Acababan de llegar a una gran sala, bordeada a cada lado por tres pequeñas escaleras, que conducían, cada una, a una gran puerta circular. Al pie de cada una de las seis escaleras se encontraba un gong, y cerca del gong, un pesado martillo de hierro suspendido del techo por una cadena. Si el guardia había gritado, no era a causa de esta sucesión de escaleras y de gongs, sino a causa de una docena de sombras que avanzaban silbando hacia ellos.
– ¡Muertos vivientes!
– ¡Cuidado, huid, deprisa! -gritó el caballero.
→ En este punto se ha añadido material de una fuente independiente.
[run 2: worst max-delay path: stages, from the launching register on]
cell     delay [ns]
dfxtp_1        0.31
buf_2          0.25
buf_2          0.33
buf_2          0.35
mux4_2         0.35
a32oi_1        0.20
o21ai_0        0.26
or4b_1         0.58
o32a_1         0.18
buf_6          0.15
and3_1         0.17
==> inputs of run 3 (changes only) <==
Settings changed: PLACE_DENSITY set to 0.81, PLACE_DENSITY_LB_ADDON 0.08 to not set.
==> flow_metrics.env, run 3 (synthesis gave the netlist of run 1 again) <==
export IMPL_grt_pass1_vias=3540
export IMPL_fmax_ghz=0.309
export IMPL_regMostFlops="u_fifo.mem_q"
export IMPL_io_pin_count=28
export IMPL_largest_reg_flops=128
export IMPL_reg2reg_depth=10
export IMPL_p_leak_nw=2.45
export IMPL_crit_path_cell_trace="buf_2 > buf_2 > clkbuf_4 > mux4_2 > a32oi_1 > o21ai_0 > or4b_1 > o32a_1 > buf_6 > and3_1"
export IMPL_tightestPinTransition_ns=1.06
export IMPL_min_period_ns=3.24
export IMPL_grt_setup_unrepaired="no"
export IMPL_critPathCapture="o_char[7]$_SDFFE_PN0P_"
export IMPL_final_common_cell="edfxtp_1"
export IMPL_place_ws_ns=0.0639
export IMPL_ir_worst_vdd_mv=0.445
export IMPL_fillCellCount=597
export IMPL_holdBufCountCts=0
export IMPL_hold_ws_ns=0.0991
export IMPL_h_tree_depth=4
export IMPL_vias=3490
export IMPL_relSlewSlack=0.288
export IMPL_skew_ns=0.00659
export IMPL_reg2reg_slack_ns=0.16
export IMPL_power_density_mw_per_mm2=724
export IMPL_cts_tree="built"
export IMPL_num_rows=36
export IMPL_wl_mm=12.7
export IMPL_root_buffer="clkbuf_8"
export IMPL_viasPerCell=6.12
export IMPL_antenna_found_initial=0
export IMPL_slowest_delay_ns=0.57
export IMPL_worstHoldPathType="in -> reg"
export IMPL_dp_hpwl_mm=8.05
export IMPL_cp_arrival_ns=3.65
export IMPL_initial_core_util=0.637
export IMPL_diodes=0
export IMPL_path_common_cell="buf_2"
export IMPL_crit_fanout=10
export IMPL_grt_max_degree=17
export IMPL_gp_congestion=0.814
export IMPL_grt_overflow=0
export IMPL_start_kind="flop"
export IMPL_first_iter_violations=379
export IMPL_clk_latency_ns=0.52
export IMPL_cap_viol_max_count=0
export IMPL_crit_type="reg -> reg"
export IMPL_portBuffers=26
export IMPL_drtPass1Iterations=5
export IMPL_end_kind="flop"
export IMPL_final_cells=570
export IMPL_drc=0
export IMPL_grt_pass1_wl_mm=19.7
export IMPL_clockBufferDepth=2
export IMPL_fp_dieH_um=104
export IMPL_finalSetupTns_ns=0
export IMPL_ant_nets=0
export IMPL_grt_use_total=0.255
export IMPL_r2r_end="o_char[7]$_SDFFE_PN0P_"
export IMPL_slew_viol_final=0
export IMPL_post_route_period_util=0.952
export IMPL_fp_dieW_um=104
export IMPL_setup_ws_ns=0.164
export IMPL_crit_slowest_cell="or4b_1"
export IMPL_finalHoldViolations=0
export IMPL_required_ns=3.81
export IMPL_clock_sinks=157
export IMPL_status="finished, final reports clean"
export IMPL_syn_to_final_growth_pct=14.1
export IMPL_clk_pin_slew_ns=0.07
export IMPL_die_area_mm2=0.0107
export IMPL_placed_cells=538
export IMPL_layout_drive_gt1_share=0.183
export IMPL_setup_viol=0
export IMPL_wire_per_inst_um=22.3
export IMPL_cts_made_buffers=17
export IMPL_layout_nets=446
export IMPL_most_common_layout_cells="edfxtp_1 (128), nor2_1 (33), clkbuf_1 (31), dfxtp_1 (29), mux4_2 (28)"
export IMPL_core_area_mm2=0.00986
===== src/rtl/xg_seq_pkg.sv =====
// Shared types and constants for the XAUI loopback test sequencer.
// Imported by xg_sat_counter and xg_test_sequencer.
package xg_seq_pkg;

   typedef enum logic [2:0] {
      ST_IDLE     = 3'd0,
      ST_LINK_RST = 3'd1,
      ST_ALIGN    = 3'd2,
      ST_SEND     = 3'd3,
      ST_DRAIN    = 3'd4,
      ST_DONE     = 3'd5,
      ST_FAIL     = 3'd6
   } seq_state_t;

   localparam logic [1:0] FAIL_NONE  = 2'd0;
   localparam logic [1:0] FAIL_ALIGN = 2'd1;
   localparam logic [1:0] FAIL_DRAIN = 2'd2;
   localparam logic [1:0] FAIL_ABORT = 2'd3;

   localparam int ALIGN_STABLE     = 16;
   localparam int LINK_LOSS_CYCLES = 4;

endpackage


===== src/rtl/xg_sat_counter.sv =====
// Saturating up-counter with synchronous clear; holds at all-ones instead of wrapping.
module xg_sat_counter
   import xg_seq_pkg::*;
#(
   parameter int WIDTH = 32
) (
   input  logic             clk,
   input  logic             reset,
   input  logic             clear,
   input  logic             inc,
   output logic [WIDTH-1:0] count
);

   always_ff @(posedge clk) begin
      if (reset || clear) begin
         count <= '0;
      end else if (inc && (count != '1)) begin
         count <= count + 1'b1;
      end
   end

endmodule


===== src/rtl/xg_test_sequencer.sv =====
// Run controller for the XAUI loopback tester: link bring-up, frame requests, result drain.
// Define XGSEQ_LINK_MON_EN to fail a run on sustained link loss during SEND and DRAIN.
module xg_test_sequencer
   import xg_seq_pkg::*;
#(
   parameter int CNT_W         = 32,
   parameter int LEN_W         = 14,
   parameter int RST_CYCLES    = 64,
   parameter int ALIGN_TIMEOUT = 156250,
   parameter int DRAIN_TIMEOUT = 4096
) (
   input  logic             clk156,
   input  logic             reset,
   input  logic             start,
   input  logic             abort,
   input  logic [CNT_W-1:0] cfg_count,
   input  logic [LEN_W-1:0] cfg_len,
   input  logic [3:0]       sync_status,
   input  logic             align_status,
   output logic             xaui_reset,
   output logic             gen_valid,
   input  logic             gen_ready,
   output logic [LEN_W-1:0] gen_len,
   input  logic             rx_ok,
   input  logic             rx_err,
   output logic             busy,
   output logic             done,
   output logic             pass,
   output logic [1:0]       fail_code,
   output logic [CNT_W-1:0] tx_cnt,
   output logic [CNT_W-1:0] rx_ok_cnt,
   output logic [CNT_W-1:0] rx_err_cnt
);

   localparam logic [31:0] RST_LAST    = 32'(RST_CYCLES - 1);
   localparam logic [31:0] ALIGN_LAST  = 32'(ALIGN_TIMEOUT - 1);
   localparam logic [31:0] DRAIN_LAST  = 32'(DRAIN_TIMEOUT - 1);
   localparam logic [4:0]  STABLE_LAST = 5'(ALIGN_STABLE - 1);

   seq_state_t       state, next_state;
   logic [31:0]      timer;
   logic [4:0]       stable_cnt;
   logic [CNT_W-1:0] cfg_count_q;
   logic [LEN_W-1:0] cfg_len_q;
   logic             pass_q;
   logic [1:0]       fail_code_q;
   logic             fail_set;
   logic [1:0]       fail_val;
   logic             link_ok;
   logic             link_lost;
   logic             start_accept;
   logic             drain_complete;

   assign link_ok        = (sync_status == 4'hF) && align_status;
   assign start_accept   = start && !abort &&
                           ((state == ST_IDLE) || (state == ST_DONE) || (state == ST_FAIL));
   assign drain_complete = ({1'b0, rx_ok_cnt} + {1'b0, rx_err_cnt}) >= {1'b0, cfg_count_q};

`ifdef XGSEQ_LINK_MON_EN
   logic [1:0] loss_cnt;

   // Counts consecutive bad-link cycles; any good cycle or state change restarts it.
   always_ff @(posedge clk156) begin
      if (reset) begin
         loss_cnt <= '0;
      end else if (((state == ST_SEND) || (state == ST_DRAIN)) &&
                   (next_state == state) && !link_ok) begin
         loss_cnt <= loss_cnt + 1'b1;
      end else begin
         loss_cnt <= '0;
      end
   end

   assign link_lost = ((state == ST_SEND) || (state == ST_DRAIN)) && !link_ok &&
                      (loss_cnt == 2'(LINK_LOSS_CYCLES - 1));
`else
   assign link_lost = 1'b0;
`endif

   always_comb begin
      next_state = state;
      fail_set   = 1'b0;
      fail_val   = FAIL_NONE;
      if (abort && (state != ST_IDLE)) begin
         next_state = ST_FAIL;
         if (state != ST_FAIL) begin
            fail_set = 1'b1;
            fail_val = FAIL_ABORT;
         end
      end else begin
         case (state)
            ST_IDLE: begin
               if (start_accept) next_state = ST_LINK_RST;
            end
            ST_LINK_RST: begin
               if (timer == RST_LAST) next_state = ST_ALIGN;
            end
            ST_ALIGN: begin
               if (link_ok && (stable_cnt == STABLE_LAST)) begin
                  next_state = (cfg_count_q == '0) ? ST_DONE : ST_SEND;
               end else if (timer == ALIGN_LAST) begin
                  next_state = ST_FAIL;
                  fail_set   = 1'b1;
                  fail_val   = FAIL_ALIGN;
               end
            end
            ST_SEND: begin
               if (link_lost) begin
                  next_state = ST_FAIL;
                  fail_set   = 1'b1;
                  fail_val   = FAIL_ABORT;
               end else if (gen_ready && (tx_cnt == (cfg_count_q - 1'b1))) begin
                  next_state = ST_DRAIN;
               end
            end
            ST_DRAIN: begin
               if (link_lost) begin
                  next_state = ST_FAIL;
                  fail_set   = 1'b1;
                  fail_val   = FAIL_ABORT;
               end else if (drain_complete) begin
                  next_state = ST_DONE;
               end else if (timer == DRAIN_LAST) begin
                  next_state = ST_FAIL;
                  fail_set   = 1'b1;
                  fail_val   = FAIL_DRAIN;
               end
            end
            ST_DONE, ST_FAIL: begin
               if (start_accept) next_state = ST_LINK_RST;
            end
            default: next_state = ST_IDLE;
         endcase
      end
   end

   // State register; the shared timer and stable counter restart on every state change.
   always_ff @(posedge clk156) begin
      if (reset) begin
         state      <= ST_IDLE;
         timer      <= '0;
         stable_cnt <= '0;
      end else begin
         state      <= next_state;
         timer      <= (next_state != state) ? '0 : timer + 1'b1;
         stable_cnt <= ((state == ST_ALIGN) && (next_state == state) && link_ok) ?
                       stable_cnt + 1'b1 : '0;
      end
   end

   // Per-run configuration and verdict; pass is captured once, on the way into DONE.
   always_ff @(posedge clk156) begin
      if (reset) begin
         cfg_count_q <= '0;
         cfg_len_q   <= '0;
         pass_q      <= 1'b0;
         fail_code_q <= FAIL_NONE;
      end else begin
         if (start_accept) begin
            cfg_count_q <= cfg_count;
            cfg_len_q   <= cfg_len;
            pass_q      <= 1'b0;
            fail_code_q <= FAIL_NONE;
         end
         if (fail_set) fail_code_q <= fail_val;
         if ((next_state == ST_DONE) && (state != ST_DONE)) begin
            pass_q <= (rx_ok_cnt == cfg_count_q) && (rx_err_cnt == '0);
         end
      end
   end

   xg_sat_counter #(.WIDTH(CNT_W)) u_tx_cnt (
      .clk(clk156), .reset(reset), .clear(start_accept),
      .inc(gen_valid && gen_ready), .count(tx_cnt)
   );

   xg_sat_counter #(.WIDTH(CNT_W)) u_rx_ok_cnt (
      .clk(clk156), .reset(reset), .clear(start_accept),
      .inc(rx_ok), .count(rx_ok_cnt)
   );

   xg_sat_counter #(.WIDTH(CNT_W)) u_rx_err_cnt (
      .clk(clk156), .reset(reset), .clear(start_accept),
      .inc(rx_err), .count(rx_err_cnt)
   );

   assign xaui_reset = (state == ST_IDLE) || (state == ST_LINK_RST);
   assign gen_valid  = (state == ST_SEND);
   assign gen_len    = cfg_len_q;
   assign busy       = (state != ST_IDLE) && (state != ST_DONE) && (state != ST_FAIL);
   assign done       = (state == ST_DONE);
   assign pass       = pass_q;
   assign fail_code  = fail_code_q;

endmodule


===== config.mk =====
export PLATFORM = sky130hd
export DESIGN_NAME = xg_test_sequencer
export DESIGN_NICKNAME = d
export VERILOG_FILES = /design/src/rtl/xg_seq_pkg.sv /design/src/rtl/xg_sat_counter.sv /design/src/rtl/xg_test_sequencer.sv
export SDC_FILE = /design/constraint.sdc
export NUM_CORES = 1
export LEC_CHECK = 0
export ABC_AREA = 1
export BUFFER_PORTS_ARGS = -buffer_cell sky130_fd_sc_hd__buf_4
export CORE_MARGIN = 2
export CORE_UTILIZATION = 25
export CTS_CLUSTER_DIAMETER = 40
export DETAILED_ROUTE_END_ITERATION = 12
export PLACE_DENSITY_LB_ADDON = 0.1
export SLEW_MARGIN = 20
export SYNTH_ARGS = -nofsm -noshare
export SYNTH_HDL_FRONTEND = slang
export SYNTH_SLANG_ARGS = --single-unit
export TNS_END_PERCENT = 100

===== constraint.sdc =====
create_clock -name clk156 -period 9.9 [get_ports clk156]
set_input_delay 0.495 -clock clk156 [delete_from_list [all_inputs] [get_ports clk156]]
set_output_delay 0.495 -clock clk156 [all_outputs]
set_load 0.02 [all_outputs]

# Word-level counts from Yosys, hierarchy flattened
# Cells that the tools add are included.
# op_classes
n_mux,28
n_reduce_logical,30
order_cmp,1
n_addsub,7
bitwise_logic,1
n_eq_ne,21
# op_table
operator,count
32-bit by 1-bit adder with 32-bit output (second input constant),4
32-bit inequality test (second input constant),3
32-bit equality test,2
32-bit zero test,2
32-bit by 32-bit adder with 33-bit output,1
33-bit by 32-bit >= comparator with 1-bit output,1
32-bit by 12-bit equality test with 1-bit output (second input constant),1
32-bit by 18-bit equality test with 1-bit output (second input constant),1
32-bit by 6-bit equality test with 1-bit output (second input constant),1
32-bit by 1-bit subtractor with 32-bit output (second input constant),1
3-bit two-way mux,9
1-bit logical AND,16
3-bit one-hot mux with 5 select lines,1
3-bit equality test (second input constant),4
2-bit two-way mux,6
1-bit two-way mux,10
3-bit by 2-bit equality test with 1-bit output (second input constant),2
3-bit inequality test (second input constant),2
5-bit by 1-bit adder with 5-bit output (second input constant),1
5-bit by 4-bit equality test with 1-bit output (second input constant),1
4-bit equality test (second input constant),1
1-bit logical OR,4
2-bit one-hot mux with 2 select lines,1
2-bit nonzero test,2
other kinds (10),11
# word_totals
input_bits,58
output_inout_bits,117
register_bits,185
elab_cells,98

# Longest topological paths before layout
# logic_depth
depth_word,12
ltp_mapped,34
ltp_nobuf,33

# By module
# From an unflattened synthesis, not the netlist that was laid out.
# hier_totals
hier_cells,2241
hier_area_um2,14214.9
# by_module_without_submodules
module,seq_area_each_um2,n_inst,area_each_um2,cells_each
xg_test_sequencer,1781.7,1,8130.3,1257
xg_sat_counter,640.6,3,2028.2,328

# Worst setup path after synthesis
# Ideal clock, no wire load.
# synth_timing
path_kind,register to register
from,reg u_rx_ok_cnt.count[0]
to,reg timer[2]
setup_ns,0.117
setup_slack_ns,5.736
path_stages_with_launch,31
period_less_slack_ns,4.164
arrival_ns,4.047
required_time_ns,9.783
path_buffers,1
cell_sequence,dfxtp_1 ha_1 inv_1 fa_1 nand3b_1 nand2_1 a21o_1 inv_1 o21ai_0 a21oi_1 o311ai_0 xor2_1 ha_1 a21oi_1 o21a_1 nor2_1 nor2_1 nand2_1 nand2_1 nand2_1 nand2_1 nand2_1 nand2_1 nand3_1 nand2_1 nor2_2 nor2_1 nor2_2 nand2_2 buf_6 nor2_2
# synth_via
elab_chain_len,7
# synth_rtl
element,line_no,text
from (decl),xg_sat_counter.sv:11,output logic [WIDTH-1:0] count
from (signal assigned),xg_sat_counter.sv:18,count <= count + 1'b1;
32-bit by 32-bit adder with 33-bit output,xg_test_sequencer.sv:57,"assign drain_complete = ({1'b0, rx_ok_cnt} + {1'b0, rx_err_cnt}) >= {1'b0, cfg_count_q};"
33-bit by 32-bit >= comparator with 1-bit output,xg_test_sequencer.sv:57,
3-bit two-way mux,xg_test_sequencer.sv:121,end else if (drain_complete) begin
3-bit one-hot mux with 5 select lines,xg_test_sequencer.sv:91,case (state)
3-bit two-way mux,xg_test_sequencer.sv:84,if (abort && (state != ST_IDLE)) begin
3-bit inequality test,xg_test_sequencer.sv:145,timer <= (next_state != state) ? '0 : timer + 1'b1;
2-bit OR reduction (no source line),--,
to (signal assigned),xg_test_sequencer.sv:145,
to (decl),xg_test_sequencer.sv:41,logic [31:0] timer;
# Every way passes these cells.
# A chain may end at the register's enable or synchronous reset.

# Worst setup path in the final report
# layout_timing
from,reg u_rx_ok_cnt.count[0]
to,reg timer[0]
# Same word-level chain as after synthesis.

==> impl_metrics.ini <==
[run_status]
run_status = complete, no violations

[timing]
max_slew_margin = 0.328
setup_total_negative_slack_ns = 0
rsz0062_at_grt = no
timing_hold_violations_final = 0
final_setup_violation_count = 0
timing.final.crit_period_ns = 5.29
post-route-worst-setup-slack_ns = 4.61
finalClockSkew_ns = 0.0273
timing_worst_slew_pin_value_ns = 1.01
fmax_ghz = 0.189
finalCritPeriodShare = 0.534
slew_viol_final = 0

[finish]
finalNonFillerCells = 2817
final_layout_size_suffix_gt1_frac = 0.139
nNetsFinal = 2257
area_growth_syn_to_layout_pct = 20.8
fin_util = 0.305
diode_insertion_count_for_antenna_repair = 0

[routing]
post-route-drc-count = 0
vias = 13294
wire_per_inst_um = 18.4
detail_route.first_pass.iterations = 6
ant_nets = 0
detail_route.iter0.violations = 848
viasPerCell = 4.72
drt_wl_total_um = 51900

[yosys]
number_of_synthesized_flops_with_an_enable_pin = 0
post_synthesis_cell_type_count = 57
synth_seq_area_share = 0.287
syn_area_per_cell_um2 = 6.58
fraction_of_post_synthesis_cell_area_in_the_top_cell_type_by_area = 0.287
async_reset_ff_frac = 0
synthTopCellsByCount = sky130_fd_sc_hd__nand2_1, sky130_fd_sc_hd__nor2_1, sky130_fd_sc_hd__inv_1
synthesis.instances = 1958
synth_area_leader_cell = sky130_fd_sc_hd__dfxtp_1
synth_flop_cell = sky130_fd_sc_hd__dfxtp_1
yosys_warnings = 0
synthesis.area_mm2 = 0.0129
synth_fp_nets = 2091
yosys_reg_bits = 185
ys_top_cells_by_area = sky130_fd_sc_hd__dfxtp_1, sky130_fd_sc_hd__nand2_1, sky130_fd_sc_hd__ha_1
yosysMostFrequentCell = sky130_fd_sc_hd__nand2_1

[grt]
first_pass_grt_wire_length_um = 78300
number_of_antenna_violations_at_the_first_check_in_global_routing = 2
global_route.overflow_total = 0
grt_max_degree = 68
grt_pass1_vias = 12810
grt.total_usage = 0.195

[clock_network]
cts_resized = 0
clock_insertion_delay_worst_skew_ns = 0.51
tritoncts = done
worst_setup_hold_path_clk_slew_ns = 0.08
tritoncts.num_buffers = 17
cts_hold_buf = 0
clock_sinks = 185
cts.root.buffer_cell = sky130_fd_sc_hd__clkbuf_16
cts_max_level = 4
cts.path.max_buffers = 2
postCtsSetupBuffers = 0

[place]
dpl.hpwl_um = 41700
dp_cells = 2785
place_ws_ns = 4.66
io_buffers = 174
gpl.final_weighted_congestion = 0.892

[setup_path]
critical_path_peak_fanout = 32
worstSetupPathType = flop to flop
crit_path_start = u_rx_ok_cnt.count[0]
cpPeakStageDelay_ns = 0.71
cp_data_arrival_time_ns = 5.64
timing.critical_path.required_ns = 10.25
setup.worst_path.end_class = flop
worst-r2r-cell-count = 29
regToRegEndpoint = timer[0]
timing.critical_path.mode_cell = sky130_fd_sc_hd__nand2_1
startpoint_type = flop
reg2reg_setup_slack_ns = 4.61
worstSetupEndpoint = timer[0]
critical_path.slowest_cell = sky130_fd_sc_hd__nand2_2
reg2reg_from = u_rx_ok_cnt.count[0]

[power]
netSwitchingPower_mw = 1.19
internal_power_mw = 1.55
power.share.switching = 0.434
p_seq_frac = 0.326
ir_drop_mv = 0.120
p_leak_nw = 6.51
pwr_density_cell_mw_per_mm2 = 176
combPwrFrac = 0.394
power_frac_clock = 0.280

[floorplan]
core_area_mm2 = 0.0511
die_w_um = 231
chipHeight_um = 231
number_of_placement_rows = 83
floorplan.initialDensity = 0.252
io-pin-count = 175
die_area_mm2 = 0.0534

[job]
cap_viol_max_count = 0

[min_path]
min_path_type = primary input to flop
## cells by family (layout without fill, tap and decap cells)
| group | Yosys count | in the layout | share of synthesized area |
|---|---|---|---|
| and+or+nand+nor | 983 | 983 | 0.340 |
| AOI/OAI and AO/OA | 311 | 311 | 0.132 |
| buffers and inverters | 282 | 461 | 0.0844 |
| DFF | 185 | 185 | 0.287 |
| xor gates and xnor gates | 122 | 122 | 0.0829 |
| adders and majority gates | 75 | 75 | 0.0734 |
## registers in the layout, summed over array words and instances, names as in the netlist, 3 cells and up
name,cells
u_rx_ok_cnt.count,32
state,3
stable_cnt,5
cfg_count_q,32
timer,32
gen_len,14
u_tx_cnt.count,32
u_rx_err_cnt.count,32
## layout make-up
type,count,area (um2)
Tap cell,680,851
Multi-Input combinational cell,1491,8100
Timing Repair Buffer,180,1350
Fill cell,5748,35500
Clock buffer,19,443
Inverter,249,936
Sequential cell,185,3700
Clock inverter,13,184
## worst min path at each step
stage,endpoint,startpoint,slack [ns],cells past startpoint
6_report,gen_len[6],cfg_len[6],0.24,3
5_1_grt,gen_len[13],cfg_len[13],0.22,3
4_1_cts,gen_len[6],cfg_len[6],0.20,3
3_5_place_dp,stable_cnt[0],stable_cnt[0],0.44,1
3_3_place_gp,stable_cnt[0],stable_cnt[0],0.43,1
2_1_floorplan,stable_cnt[0],stable_cnt[0],0.42,1
## worst max-delay path: cells and delay by family, from the launching register on
kind,cells,cell delay [ns]
buffers and inverters,2,0.10
adders and majority gates,3,0.88
and+or+nand+nor,17,2.06
DFF,1,0.48
AOI/OAI and AO/OA,6,1.39
xor gates and xnor gates,1,0.22
## cell usage in the layout (no fill, tap or decap), drive strengths merged, types with 10 or more instances in the layout
cell type / netlist / final
dfxtp: 185 / 185
clkbuf: 27 / 19
nor2: 288 / 288
nand3: 96 / 96
buf: 6 / 180
xor2: 77 / 77
o2111ai: 10 / 10
ha: 74 / 74
nor4: 37 / 37
inv: 247 / 252
nand2: 423 / 423
or2: 11 / 11
nand4: 49 / 49
nor3: 58 / 58
xnor2: 45 / 45
o21ai: 113 / 113
a21oi: 147 / 147
## through the flow
| step | total power, mW | hold WS [ns] | area [um2] |
|---|---|---|---|
| after CTS | 2.77 | 0.197 | 15600 |
| after global placement | 1.98 | 0.431 | 14900 |
| after floorplan | 1.64 | 0.418 | 12900 |
| after global routing | 2.95 | 0.215 | 15600 |
| after detailed placement | 1.98 | 0.441 | 14900 |
| final | 2.74 | 0.238 | 15600 |
## power groups by stage
stage	registers, mW	logic, mW	clock network [mW]
after floorplan	0.897	0.747	0
after global placement	0.910	1.07	0
after detailed placement	0.911	1.07	0
after CTS	0.893	1.08	0.802
after global routing	0.902	1.22	0.826
final	0.893	1.08	0.767
## per-layer routing
metal | GRT usage | wire, um | up-vias
met5 | 0 | 30 | -
met4 | 0.0688 | 1250 | 4
met3 | 0.0444 | 2580 | 57
met2 | 0.310 | 23500 | 309
met1 | 0.259 | 24500 | 6135
li1 | - | - | 6789
No activity file was read; power rests on OpenSTA's default activity.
– ¡Vienen de todas partes! -bramó otro.
Uno de ellos, viendo una sombra que caminaba hacia él con el brazo tendido, desenvainó su espada para atravesarla. Pero la sombra le golpeó en el rostro con tanta violencia que su cabeza giró sobre sí misma. Así pudo ver, antes de desplomarse, cómo Morgennes entraba en la tumba, con los cabellos y la barba alborotados.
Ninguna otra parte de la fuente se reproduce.